Rather Layamon's last noun: Cotton Caligua: "Anglen to
fulste" = Cotton Otho (less archaically), "Bruttes ... for
to healpe."
On Sun, 2 Oct 2011 14:30:51 -0400
"James C. Nohrnberg" <[log in to unmask]> wrote:
> It's the occurrence of Argante's name in the (dire)
>situation at the end of Layamon's/Lawman's Brut that's
>suggestive--the fatally wounded and dying Arthur is
>speaking to his designated heir/legatee the boy
>Constantine. I have Eugene Mason's serviceable
>archaic-modern prose version to hand:
>
> "... I give thee here my kingdom, and defend thou my
>Britons ever in thy life, and maintain them [sic] all the
>laws that have stood in my days, and all the good laws
>that in Uther's days stood. And I will fare to Avalun,
>to the fairest of all maidens, to Argante the queen, an
>elf most fair, and she shall make my wounds all sound;
>make me whole with healing draughts. And afterwards I
>will come again to my kingdom, and dwell with the Britons
>with mickle joy." Even with the words there approached
>from the sea that was a short boat, floating with the
>waves; and two women therein, wondrously formed; and they
>took Arthur anon, and bare him quickly, and laid him
>softly down, and forth they gan depart.

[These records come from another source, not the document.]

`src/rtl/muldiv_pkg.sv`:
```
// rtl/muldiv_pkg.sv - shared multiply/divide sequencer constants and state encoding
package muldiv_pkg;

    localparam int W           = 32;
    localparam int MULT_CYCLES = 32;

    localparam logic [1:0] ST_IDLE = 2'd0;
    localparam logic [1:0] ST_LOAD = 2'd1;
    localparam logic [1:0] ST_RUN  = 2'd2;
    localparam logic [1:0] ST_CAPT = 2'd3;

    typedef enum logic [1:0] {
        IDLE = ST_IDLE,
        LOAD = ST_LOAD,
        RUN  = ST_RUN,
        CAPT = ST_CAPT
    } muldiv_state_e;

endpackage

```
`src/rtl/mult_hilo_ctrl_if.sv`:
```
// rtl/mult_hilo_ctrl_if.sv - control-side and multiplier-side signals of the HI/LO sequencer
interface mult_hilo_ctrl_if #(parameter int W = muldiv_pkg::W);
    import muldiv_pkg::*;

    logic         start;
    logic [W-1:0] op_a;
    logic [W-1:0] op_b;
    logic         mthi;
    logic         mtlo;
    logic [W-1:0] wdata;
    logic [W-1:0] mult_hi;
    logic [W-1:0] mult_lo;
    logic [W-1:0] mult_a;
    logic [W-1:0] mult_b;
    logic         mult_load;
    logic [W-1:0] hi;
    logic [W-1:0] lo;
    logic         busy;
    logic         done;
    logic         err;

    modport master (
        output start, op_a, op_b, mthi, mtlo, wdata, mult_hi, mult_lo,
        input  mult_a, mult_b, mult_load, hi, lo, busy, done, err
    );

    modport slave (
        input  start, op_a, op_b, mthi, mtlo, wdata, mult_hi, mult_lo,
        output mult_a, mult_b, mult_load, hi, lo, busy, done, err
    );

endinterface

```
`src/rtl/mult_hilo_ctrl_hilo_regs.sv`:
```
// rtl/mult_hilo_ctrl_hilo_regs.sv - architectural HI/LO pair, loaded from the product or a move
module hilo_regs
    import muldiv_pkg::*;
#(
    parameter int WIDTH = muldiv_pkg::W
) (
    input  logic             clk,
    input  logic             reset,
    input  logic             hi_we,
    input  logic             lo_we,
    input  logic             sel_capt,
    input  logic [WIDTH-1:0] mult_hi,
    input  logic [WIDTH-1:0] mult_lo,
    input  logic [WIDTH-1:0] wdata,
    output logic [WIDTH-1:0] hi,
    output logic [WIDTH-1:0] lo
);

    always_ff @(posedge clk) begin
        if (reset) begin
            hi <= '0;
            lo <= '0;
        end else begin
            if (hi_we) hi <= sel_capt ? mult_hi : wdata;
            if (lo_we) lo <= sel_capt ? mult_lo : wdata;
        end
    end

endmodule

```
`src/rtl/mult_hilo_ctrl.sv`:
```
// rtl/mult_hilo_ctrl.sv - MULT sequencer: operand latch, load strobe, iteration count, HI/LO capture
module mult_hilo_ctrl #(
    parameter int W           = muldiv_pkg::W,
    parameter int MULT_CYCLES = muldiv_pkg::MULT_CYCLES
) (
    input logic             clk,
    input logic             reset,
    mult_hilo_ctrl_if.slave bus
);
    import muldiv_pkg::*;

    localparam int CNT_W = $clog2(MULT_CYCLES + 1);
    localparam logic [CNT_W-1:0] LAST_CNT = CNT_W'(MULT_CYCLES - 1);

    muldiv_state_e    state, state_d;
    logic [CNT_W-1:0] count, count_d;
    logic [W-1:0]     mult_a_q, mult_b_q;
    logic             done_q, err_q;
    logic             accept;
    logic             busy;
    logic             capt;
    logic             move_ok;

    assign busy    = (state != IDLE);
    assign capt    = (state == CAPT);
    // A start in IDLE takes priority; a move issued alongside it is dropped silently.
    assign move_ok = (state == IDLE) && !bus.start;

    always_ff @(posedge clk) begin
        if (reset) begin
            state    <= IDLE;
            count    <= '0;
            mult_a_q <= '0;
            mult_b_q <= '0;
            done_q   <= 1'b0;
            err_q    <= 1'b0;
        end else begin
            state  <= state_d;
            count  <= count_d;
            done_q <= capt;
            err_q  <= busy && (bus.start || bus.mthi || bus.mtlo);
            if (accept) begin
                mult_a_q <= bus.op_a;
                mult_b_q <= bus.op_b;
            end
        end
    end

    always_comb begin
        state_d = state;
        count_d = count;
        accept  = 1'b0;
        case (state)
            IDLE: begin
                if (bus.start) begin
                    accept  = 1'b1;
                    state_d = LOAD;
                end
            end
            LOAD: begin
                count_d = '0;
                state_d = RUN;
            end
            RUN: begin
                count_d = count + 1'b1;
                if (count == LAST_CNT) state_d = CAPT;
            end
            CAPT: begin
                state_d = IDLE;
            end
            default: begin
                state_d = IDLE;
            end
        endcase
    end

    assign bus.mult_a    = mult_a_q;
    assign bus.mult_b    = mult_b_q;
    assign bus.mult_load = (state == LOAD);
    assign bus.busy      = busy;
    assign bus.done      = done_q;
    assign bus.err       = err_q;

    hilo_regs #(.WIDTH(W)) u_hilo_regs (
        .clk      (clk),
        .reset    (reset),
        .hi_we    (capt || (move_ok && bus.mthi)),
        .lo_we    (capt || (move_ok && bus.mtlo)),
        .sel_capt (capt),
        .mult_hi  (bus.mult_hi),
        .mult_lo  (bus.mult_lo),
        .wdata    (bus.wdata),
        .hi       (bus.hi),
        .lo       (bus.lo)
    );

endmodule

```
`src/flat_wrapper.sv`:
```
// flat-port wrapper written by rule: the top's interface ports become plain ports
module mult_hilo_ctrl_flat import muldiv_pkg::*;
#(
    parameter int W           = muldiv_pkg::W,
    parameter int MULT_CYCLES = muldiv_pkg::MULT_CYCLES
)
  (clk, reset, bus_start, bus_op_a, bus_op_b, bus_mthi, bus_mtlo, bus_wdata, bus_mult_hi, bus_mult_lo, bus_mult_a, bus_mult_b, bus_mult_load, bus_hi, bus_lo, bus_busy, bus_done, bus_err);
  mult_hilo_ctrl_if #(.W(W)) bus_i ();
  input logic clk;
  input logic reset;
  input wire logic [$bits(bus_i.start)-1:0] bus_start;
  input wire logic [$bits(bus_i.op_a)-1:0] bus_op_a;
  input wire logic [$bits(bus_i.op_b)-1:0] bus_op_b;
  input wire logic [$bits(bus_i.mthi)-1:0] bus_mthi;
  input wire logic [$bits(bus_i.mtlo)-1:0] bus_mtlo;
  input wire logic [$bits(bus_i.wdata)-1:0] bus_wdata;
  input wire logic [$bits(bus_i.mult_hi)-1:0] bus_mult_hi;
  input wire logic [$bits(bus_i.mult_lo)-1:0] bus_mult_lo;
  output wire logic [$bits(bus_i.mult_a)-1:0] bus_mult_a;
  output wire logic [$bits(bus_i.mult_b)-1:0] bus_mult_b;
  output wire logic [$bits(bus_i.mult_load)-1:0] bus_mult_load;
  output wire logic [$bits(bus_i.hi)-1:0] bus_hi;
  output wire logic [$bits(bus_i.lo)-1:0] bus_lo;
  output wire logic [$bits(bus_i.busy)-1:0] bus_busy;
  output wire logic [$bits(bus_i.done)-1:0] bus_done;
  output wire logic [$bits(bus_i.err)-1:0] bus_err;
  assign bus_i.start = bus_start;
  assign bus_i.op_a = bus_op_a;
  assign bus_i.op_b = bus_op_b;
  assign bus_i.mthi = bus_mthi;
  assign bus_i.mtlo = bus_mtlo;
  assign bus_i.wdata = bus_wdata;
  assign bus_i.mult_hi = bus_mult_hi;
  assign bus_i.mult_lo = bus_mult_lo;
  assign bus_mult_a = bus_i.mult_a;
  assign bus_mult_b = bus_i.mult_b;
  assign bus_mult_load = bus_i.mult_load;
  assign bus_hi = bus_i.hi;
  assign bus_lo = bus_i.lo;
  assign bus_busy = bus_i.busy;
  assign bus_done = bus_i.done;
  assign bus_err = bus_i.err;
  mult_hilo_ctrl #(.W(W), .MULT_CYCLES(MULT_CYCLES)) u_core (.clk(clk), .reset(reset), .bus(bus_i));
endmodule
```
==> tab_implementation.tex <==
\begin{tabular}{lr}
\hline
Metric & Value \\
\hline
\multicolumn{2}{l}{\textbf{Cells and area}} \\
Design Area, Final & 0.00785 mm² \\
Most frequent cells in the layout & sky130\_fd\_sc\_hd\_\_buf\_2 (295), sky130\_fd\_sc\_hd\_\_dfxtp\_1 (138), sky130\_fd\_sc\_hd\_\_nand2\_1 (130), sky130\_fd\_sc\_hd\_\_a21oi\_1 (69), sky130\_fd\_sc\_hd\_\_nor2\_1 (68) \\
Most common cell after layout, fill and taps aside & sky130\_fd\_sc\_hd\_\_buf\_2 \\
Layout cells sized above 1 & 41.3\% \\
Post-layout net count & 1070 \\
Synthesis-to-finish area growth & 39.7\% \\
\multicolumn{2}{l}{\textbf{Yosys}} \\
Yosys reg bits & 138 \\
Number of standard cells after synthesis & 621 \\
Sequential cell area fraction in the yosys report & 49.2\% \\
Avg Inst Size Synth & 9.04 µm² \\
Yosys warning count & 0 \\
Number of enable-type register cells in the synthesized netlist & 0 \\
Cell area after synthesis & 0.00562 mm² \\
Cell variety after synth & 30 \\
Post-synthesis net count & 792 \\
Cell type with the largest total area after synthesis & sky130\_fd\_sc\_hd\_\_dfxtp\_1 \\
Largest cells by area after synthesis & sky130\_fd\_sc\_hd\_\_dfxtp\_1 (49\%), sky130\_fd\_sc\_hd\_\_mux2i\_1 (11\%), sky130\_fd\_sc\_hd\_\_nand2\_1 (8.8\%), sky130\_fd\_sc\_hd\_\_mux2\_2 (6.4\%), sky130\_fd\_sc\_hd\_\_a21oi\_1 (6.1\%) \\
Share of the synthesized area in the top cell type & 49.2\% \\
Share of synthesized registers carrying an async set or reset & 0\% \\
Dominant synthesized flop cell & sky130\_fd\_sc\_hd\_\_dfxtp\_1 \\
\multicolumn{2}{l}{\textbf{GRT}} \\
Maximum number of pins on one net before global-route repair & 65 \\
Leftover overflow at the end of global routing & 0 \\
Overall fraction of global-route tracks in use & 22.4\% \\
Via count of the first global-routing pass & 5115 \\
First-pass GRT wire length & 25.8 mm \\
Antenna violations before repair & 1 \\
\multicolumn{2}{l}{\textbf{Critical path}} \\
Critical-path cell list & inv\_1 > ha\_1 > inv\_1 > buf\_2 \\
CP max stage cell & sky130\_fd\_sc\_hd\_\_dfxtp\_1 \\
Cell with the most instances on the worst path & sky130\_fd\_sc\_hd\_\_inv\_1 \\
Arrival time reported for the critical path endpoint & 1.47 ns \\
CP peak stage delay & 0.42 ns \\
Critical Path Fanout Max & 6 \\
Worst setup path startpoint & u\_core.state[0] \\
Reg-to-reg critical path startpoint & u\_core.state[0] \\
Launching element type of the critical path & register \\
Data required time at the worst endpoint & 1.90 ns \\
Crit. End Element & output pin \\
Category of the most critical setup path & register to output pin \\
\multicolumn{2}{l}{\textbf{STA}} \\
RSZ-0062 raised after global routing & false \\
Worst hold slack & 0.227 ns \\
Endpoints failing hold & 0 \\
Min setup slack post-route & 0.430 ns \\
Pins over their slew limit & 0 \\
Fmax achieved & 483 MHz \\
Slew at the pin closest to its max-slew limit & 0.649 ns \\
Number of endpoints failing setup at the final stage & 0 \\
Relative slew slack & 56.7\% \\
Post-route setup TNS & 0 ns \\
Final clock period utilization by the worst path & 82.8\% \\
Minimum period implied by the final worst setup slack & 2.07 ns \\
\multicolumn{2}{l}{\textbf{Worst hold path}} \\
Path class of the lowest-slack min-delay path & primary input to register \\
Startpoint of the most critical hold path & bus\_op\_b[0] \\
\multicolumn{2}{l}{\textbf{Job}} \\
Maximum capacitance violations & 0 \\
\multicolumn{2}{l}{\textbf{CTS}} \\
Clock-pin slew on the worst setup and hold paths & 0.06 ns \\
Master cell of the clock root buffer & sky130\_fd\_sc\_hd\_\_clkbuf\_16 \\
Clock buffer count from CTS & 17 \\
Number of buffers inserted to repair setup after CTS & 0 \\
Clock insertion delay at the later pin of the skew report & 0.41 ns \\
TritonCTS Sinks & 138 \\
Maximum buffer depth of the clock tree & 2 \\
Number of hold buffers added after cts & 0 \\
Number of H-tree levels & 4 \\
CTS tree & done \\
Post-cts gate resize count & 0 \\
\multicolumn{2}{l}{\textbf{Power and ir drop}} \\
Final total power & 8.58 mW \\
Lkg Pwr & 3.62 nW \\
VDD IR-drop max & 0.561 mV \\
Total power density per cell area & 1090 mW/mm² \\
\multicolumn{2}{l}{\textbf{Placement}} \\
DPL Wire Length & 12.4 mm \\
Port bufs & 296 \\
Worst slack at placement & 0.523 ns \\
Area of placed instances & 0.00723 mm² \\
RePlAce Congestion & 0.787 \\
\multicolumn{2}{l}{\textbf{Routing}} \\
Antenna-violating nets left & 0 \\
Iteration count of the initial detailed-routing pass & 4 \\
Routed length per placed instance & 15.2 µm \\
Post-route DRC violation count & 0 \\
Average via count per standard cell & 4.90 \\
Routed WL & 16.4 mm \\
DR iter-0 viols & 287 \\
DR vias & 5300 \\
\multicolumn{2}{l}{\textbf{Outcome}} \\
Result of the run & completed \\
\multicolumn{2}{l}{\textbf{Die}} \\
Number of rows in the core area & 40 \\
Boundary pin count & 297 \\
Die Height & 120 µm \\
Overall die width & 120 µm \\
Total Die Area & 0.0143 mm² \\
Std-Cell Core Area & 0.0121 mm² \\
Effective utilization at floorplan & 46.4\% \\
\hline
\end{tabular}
==> src/rtl/logic_op_sched.sv <==
`timescale 1ns/1ps
`default_nettype none
// +--------------------------------------------------------------------------+
// | Module   : logic_op_sched                                                |
// | Purpose  : Round-robin scheduler sharing one combinational logic unit    |
// |            (AND/OR/XOR + conditional invert) between two requesters.     |
// |            Two-stage pipeline: S1 drives the unit, S2 holds the response.|
// | Ports    : clk, rst                  - clock, async active-high reset    |
// |            req{0,1}_valid/ready/op/a/b/tag - requester channels          |
// |            lu_c_and/or/xor/inv, lu_a, lu_b - registered unit controls    |
// |            lu_out                    - combinational unit result         |
// |            rsp_valid/ready/data/id/tag/err - response channel            |
// | Revision : 1.0 - initial release                                         |
// +--------------------------------------------------------------------------+
module logic_op_sched #(
  parameter int WIDTH = 8,
  parameter int TAG_W = 4
) (
  input  logic             clk,
  input  logic             rst,
  input  logic             req0_valid,
  output logic             req0_ready,
  input  logic [2:0]       req0_op,
  input  logic [WIDTH-1:0] req0_a,
  input  logic [WIDTH-1:0] req0_b,
  input  logic [TAG_W-1:0] req0_tag,
  input  logic             req1_valid,
  output logic             req1_ready,
  input  logic [2:0]       req1_op,
  input  logic [WIDTH-1:0] req1_a,
  input  logic [WIDTH-1:0] req1_b,
  input  logic [TAG_W-1:0] req1_tag,
  output logic             lu_c_and,
  output logic             lu_c_or,
  output logic             lu_c_xor,
  output logic             lu_c_inv,
  output logic [WIDTH-1:0] lu_a,
  output logic [WIDTH-1:0] lu_b,
  input  logic [WIDTH-1:0] lu_out,
  output logic             rsp_valid,
  input  logic             rsp_ready,
  output logic [WIDTH-1:0] rsp_data,
  output logic             rsp_id,
  output logic [TAG_W-1:0] rsp_tag,
  output logic             rsp_err
);

  localparam logic [1:0] OP_AND = 2'b00;
  localparam logic [1:0] OP_OR  = 2'b01;
  localparam logic [1:0] OP_XOR = 2'b10;
  localparam logic [1:0] OP_RSV = 2'b11;

  // Issue stage (S1)
  logic             s1_valid_q, s1_valid_d;
  logic             c_and_q, c_and_d;
  logic             c_or_q, c_or_d;
  logic             c_xor_q, c_xor_d;
  logic             c_inv_q, c_inv_d;
  logic [WIDTH-1:0] a_q, a_d;
  logic [WIDTH-1:0] b_q, b_d;
  logic             id_q, id_d;
  logic [TAG_W-1:0] tag_q, tag_d;
  logic             err_q, err_d;

  // Result stage (S2)
  logic             rsp_valid_q, rsp_valid_d;
  logic [WIDTH-1:0] rsp_data_q, rsp_data_d;
  logic             rsp_id_q, rsp_id_d;
  logic [TAG_W-1:0] rsp_tag_q, rsp_tag_d;
  logic             rsp_err_q, rsp_err_d;

  // Round-robin pointer: 0 favours requester 0, 1 favours requester 1
  logic             rr_q, rr_d;

  logic             adv1, adv2;
  logic             grant0, grant1;
  logic             hs;
  logic [2:0]       sel_op;
  logic [WIDTH-1:0] sel_a, sel_b;
  logic [TAG_W-1:0] sel_tag;

  // Arbitration and handshake
  always_comb begin
    adv2   = !rsp_valid_q || rsp_ready;
    adv1   = !s1_valid_q || adv2;
    grant0 = req0_valid && (!req1_valid || !rr_q);
    grant1 = req1_valid && (!req0_valid || rr_q);
    // Ready is also masked by rst so nothing is accepted while reset is held,
    // even though the cleared pipeline would otherwise report space.
    req0_ready = adv1 && grant0 && !rst;
    req1_ready = adv1 && grant1 && !rst;
    hs         = (req0_valid && req0_ready) || (req1_valid && req1_ready);
    sel_op     = grant1 ? req1_op  : req0_op;
    sel_a      = grant1 ? req1_a   : req0_a;
    sel_b      = grant1 ? req1_b   : req0_b;
    sel_tag    = grant1 ? req1_tag : req0_tag;
  end

  // Pointer and S1 next state
  always_comb begin
    rr_d       = rr_q;
    s1_valid_d = s1_valid_q;
    c_and_d    = c_and_q;
    c_or_d     = c_or_q;
    c_xor_d    = c_xor_q;
    c_inv_d    = c_inv_q;
    a_d        = a_q;
    b_d        = b_q;
    id_d       = id_q;
    tag_d      = tag_q;
    err_d      = err_q;
    if (adv1) begin
      if (hs) begin
        // Favour the requester that lost (or did not compete) next time
        rr_d       = grant0;
        s1_valid_d = 1'b1;
        c_and_d    = (sel_op[1:0] == OP_AND);
        c_or_d     = (sel_op[1:0] == OP_OR);
        c_xor_d    = (sel_op[1:0] == OP_XOR);
        // Reserved opcode leaves the unit fully idle, invert included
        c_inv_d    = sel_op[2] && (sel_op[1:0] != OP_RSV);
        err_d      = (sel_op[1:0] == OP_RSV);
        a_d        = sel_a;
        b_d        = sel_b;
        id_d       = grant1;
        tag_d      = sel_tag;
      end else begin
        // Bubble: idle the unit; operands keep their last value
        s1_valid_d = 1'b0;
        c_and_d    = 1'b0;
        c_or_d     = 1'b0;
        c_xor_d    = 1'b0;
        c_inv_d    = 1'b0;
        err_d      = 1'b0;
      end
    end
  end

  // S2 next state
  always_comb begin
    rsp_valid_d = rsp_valid_q;
    rsp_data_d  = rsp_data_q;
    rsp_id_d    = rsp_id_q;
    rsp_tag_d   = rsp_tag_q;
    rsp_err_d   = rsp_err_q;
    if (adv2) begin
      if (s1_valid_q) begin
        rsp_valid_d = 1'b1;
        rsp_data_d  = err_q ? '0 : lu_out;
        rsp_id_d    = id_q;
        rsp_tag_d   = tag_q;
        rsp_err_d   = err_q;
      end else begin
        rsp_valid_d = 1'b0;
      end
    end
  end

  always_ff @(posedge clk or posedge rst) begin
    if (rst) begin
      rr_q        <= 1'b0;
      s1_valid_q  <= 1'b0;
      c_and_q     <= 1'b0;
      c_or_q      <= 1'b0;
      c_xor_q     <= 1'b0;
      c_inv_q     <= 1'b0;
      a_q         <= '0;
      b_q         <= '0;
      id_q        <= 1'b0;
      tag_q       <= '0;
      err_q       <= 1'b0;
      rsp_valid_q <= 1'b0;
      rsp_data_q  <= '0;
      rsp_id_q    <= 1'b0;
      rsp_tag_q   <= '0;
      rsp_err_q   <= 1'b0;
    end else begin
      rr_q        <= rr_d;
      s1_valid_q  <= s1_valid_d;
      c_and_q     <= c_and_d;
      c_or_q      <= c_or_d;
      c_xor_q     <= c_xor_d;
      c_inv_q     <= c_inv_d;
      a_q         <= a_d;
      b_q         <= b_d;
      id_q        <= id_d;
      tag_q       <= tag_d;
      err_q       <= err_d;
      rsp_valid_q <= rsp_valid_d;
      rsp_data_q  <= rsp_data_d;
      rsp_id_q    <= rsp_id_d;
      rsp_tag_q   <= rsp_tag_d;
      rsp_err_q   <= rsp_err_d;
    end
  end

  assign lu_c_and  = c_and_q;
  assign lu_c_or   = c_or_q;
  assign lu_c_xor  = c_xor_q;
  assign lu_c_inv  = c_inv_q;
  assign lu_a      = a_q;
  assign lu_b      = b_q;
  assign rsp_valid = rsp_valid_q;
  assign rsp_data  = rsp_data_q;
  assign rsp_id    = rsp_id_q;
  assign rsp_tag   = rsp_tag_q;
  assign rsp_err   = rsp_err_q;

endmodule
`default_nettype wire
===== src/rtl/wb_target_sequencer.sv =====
// wb_target_sequencer
//   Registered Wishbone request sequencer sitting between the host port and
//   the downstream targets (GPIO ctl, LA ctl, team designs 1..NUM_TEAMS).
//   Each accepted host cycle produces exactly one target strobe, waits for
//   the selected target's ack and returns a single-cycle host ack. Unmapped
//   selects complete immediately with ERR_DATA. A watchdog, built only when
//   WB_SEQ_TIMEOUT_EN is defined, forces an error completion on a hung target.
//
// Ports
//   wb_clk_i       clock
//   wb_rst_i       synchronous active-high reset
//   wbs_cyc_i      host cycle
//   wbs_stb_i      host strobe
//   wbs_adr_i      host address; select field at [SEL_LSB +: SEL_WIDTH]
//   wbs_ack_o      host ack, one-cycle pulse
//   wbs_dat_o      host read data, valid with wbs_ack_o
//   tgt_stb_o      one-hot target strobe (0 GPIO, 1 LA, k+1 team k)
//   adr_truncated  {16'b0, latched wbs_adr_i[15:0]}
//   tgt_ack_i      target acks
//   tgt_dat_i      target read data, target i at [32*i +: 32]
//   busy_o         high while not IDLE
//   timeout_o      one-cycle pulse on watchdog completion (0 without the macro)
//
// Configuration macro: WB_SEQ_TIMEOUT_EN
//
// State table
//   state | meaning
//   IDLE  | waiting for host cyc&stb
//   BUSY  | strobing the selected target, waiting for its ack
//   ACK   | host ack cycle; request acceptance blocked for this cycle

module wb_target_sequencer #(
  parameter int          NUM_TEAMS      = 1,
  parameter int          SEL_LSB        = 16,
  parameter int          SEL_WIDTH      = 4,
  parameter int          TIMEOUT_CYCLES = 255,
  parameter logic [31:0] ERR_DATA       = 32'hBADD_A7A0,
  localparam int         N_TGT          = NUM_TEAMS + 2
) (
  input  logic                 wb_clk_i,
  input  logic                 wb_rst_i,
  input  logic                 wbs_cyc_i,
  input  logic                 wbs_stb_i,
  input  logic [31:0]          wbs_adr_i,
  output logic                 wbs_ack_o,
  output logic [31:0]          wbs_dat_o,
  output logic [N_TGT-1:0]     tgt_stb_o,
  output logic [31:0]          adr_truncated,
  input  logic [N_TGT-1:0]     tgt_ack_i,
  input  logic [32*N_TGT-1:0]  tgt_dat_i,
  output logic                 busy_o,
  output logic                 timeout_o
);

  typedef enum logic [1:0] {IDLE, BUSY, ACK} state_e;

  state_e                 state_q;
  logic [SEL_WIDTH-1:0]   sel_q;
  logic [15:0]            adr_q;
  logic                   ack_q;
  logic [31:0]            dat_q;
  logic [N_TGT-1:0]       stb_q;
  logic                   busy_q;

  logic [SEL_WIDTH-1:0]   sel_in;
  logic                   sel_in_mapped;
  logic [N_TGT-1:0]       stb_onehot;
  logic                   ack_hit;
  logic [31:0]            dat_hit;
  logic                   unused_adr_parity;

  assign sel_in = wbs_adr_i[SEL_LSB +: SEL_WIDTH];
  // Compare one bit wider so N_TGT == 2**SEL_WIDTH does not wrap to zero.
  assign sel_in_mapped = ({1'b0, sel_in} < (SEL_WIDTH+1)'(N_TGT));
  // Address bits outside the select and low-16 fields are intentionally ignored.
  assign unused_adr_parity = ^wbs_adr_i;

  // Decode the incoming select into a strobe, and the latched select into
  // the ack/data mux. Loop form avoids indexing with an over-wide select.
  always_comb begin
    stb_onehot = '0;
    ack_hit    = 1'b0;
    dat_hit    = '0;
    for (int i = 0; i < N_TGT; i++) begin
      if (sel_in == SEL_WIDTH'(i)) stb_onehot[i] = 1'b1;
      if (sel_q == SEL_WIDTH'(i)) begin
        ack_hit = tgt_ack_i[i];
        dat_hit = tgt_dat_i[32*i +: 32];
      end
    end
  end

`ifdef WB_SEQ_TIMEOUT_EN
  localparam int CNT_W = $clog2(TIMEOUT_CYCLES + 1);
  logic [CNT_W-1:0] cnt_q;
  logic             timeout_q;
  assign timeout_o = timeout_q;
`else
  assign timeout_o = 1'b0;
`endif

  always_ff @(posedge wb_clk_i) begin
    if (wb_rst_i) begin
      state_q   <= IDLE;
      sel_q     <= '0;
      adr_q     <= '0;
      ack_q     <= 1'b0;
      dat_q     <= '0;
      stb_q     <= '0;
      busy_q    <= 1'b0;
`ifdef WB_SEQ_TIMEOUT_EN
      cnt_q     <= '0;
      timeout_q <= 1'b0;
`endif
    end else begin
      case (state_q)
        IDLE: begin
          if (wbs_cyc_i && wbs_stb_i) begin
            sel_q  <= sel_in;
            adr_q  <= wbs_adr_i[15:0];
            busy_q <= 1'b1;
            if (sel_in_mapped) begin
              state_q <= BUSY;
              stb_q   <= stb_onehot;
`ifdef WB_SEQ_TIMEOUT_EN
              cnt_q   <= '0;
`endif
            end else begin
              // Unmapped target: complete at once without touching any target.
              state_q <= ACK;
              ack_q   <= 1'b1;
              dat_q   <= ERR_DATA;
            end
          end
        end
        BUSY: begin
          // Abort outranks ack: the host has left, so no ack may be returned.
          if (!wbs_cyc_i) begin
            state_q <= IDLE;
            stb_q   <= '0;
            busy_q  <= 1'b0;
`ifdef WB_SEQ_TIMEOUT_EN
            cnt_q   <= '0;
`endif
          end else if (ack_hit) begin
            state_q <= ACK;
            stb_q   <= '0;
            ack_q   <= 1'b1;
            dat_q   <= dat_hit;
          end
`ifdef WB_SEQ_TIMEOUT_EN
          else if (cnt_q == CNT_W'(TIMEOUT_CYCLES - 1)) begin
            state_q   <= ACK;
            stb_q     <= '0;
            ack_q     <= 1'b1;
            timeout_q <= 1'b1;
            dat_q     <= ERR_DATA;
          end else begin
            cnt_q <= cnt_q + 1'b1;
          end
`endif
        end
        ACK: begin
          state_q <= IDLE;
          ack_q   <= 1'b0;
          busy_q  <= 1'b0;
`ifdef WB_SEQ_TIMEOUT_EN
          timeout_q <= 1'b0;
          cnt_q     <= '0;
`endif
        end
        default: state_q <= IDLE;
      endcase
    end
  end

  assign wbs_ack_o     = ack_q;
  assign wbs_dat_o     = dat_q;
  assign tgt_stb_o     = stb_q;
  assign adr_truncated = {16'b0, adr_q};
  assign busy_o        = busy_q;

endmodule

Then was it
>accomplished that Merlin whilom said, that mickle care
>should be of Arthur's departure. (Layamon's Brut: p.
>264 in Everyman's Lib., Arthurian Chronicles.)
>
> If Avalon, reached by boat, is a sempiternal isle of the
>dead or lost, then compare the situation in store for the
>Squire of Dames, as the cougar-like Argante's prey in FQ
>III.vii:
>
> But over all the countrie she did raunge
> To seeke young men to quench her flaming thrust,
> And feed her fancy with delightfull chaunge:
> Whom so she fittest findes to serve her lust
> Through her maine strength, in which she most doth
>trust,
> She with her bringes unto a secret Ile,
> Where in eternall bondage dye he must,
> Or be the vassal of her pleasures vile,
> And in all shamefull sort himselfe with her defile.
>(Stanza 50)
>
> Thus Spenser chooses legendary names for both twins, one
>from Arthurian legend, or the matter of Briton, and the
>other from Charlegmagne's peerage, or the matter of
>France. (I.e., phallic Ollyphant suggests Roland's
>(elephant-) horn Olifant.) And this is so even if
>Argante is "A corruption of the name Morgan, that of
>Arthur's faery sister," and Arthur's conveyance to Avalon
>is ultimately a Breton tradition. (So Roger Sherman
>Loomis.) The last word of The Brute is "Bruttes" -- re
>Arthur's return "to help the Brits," we might translate.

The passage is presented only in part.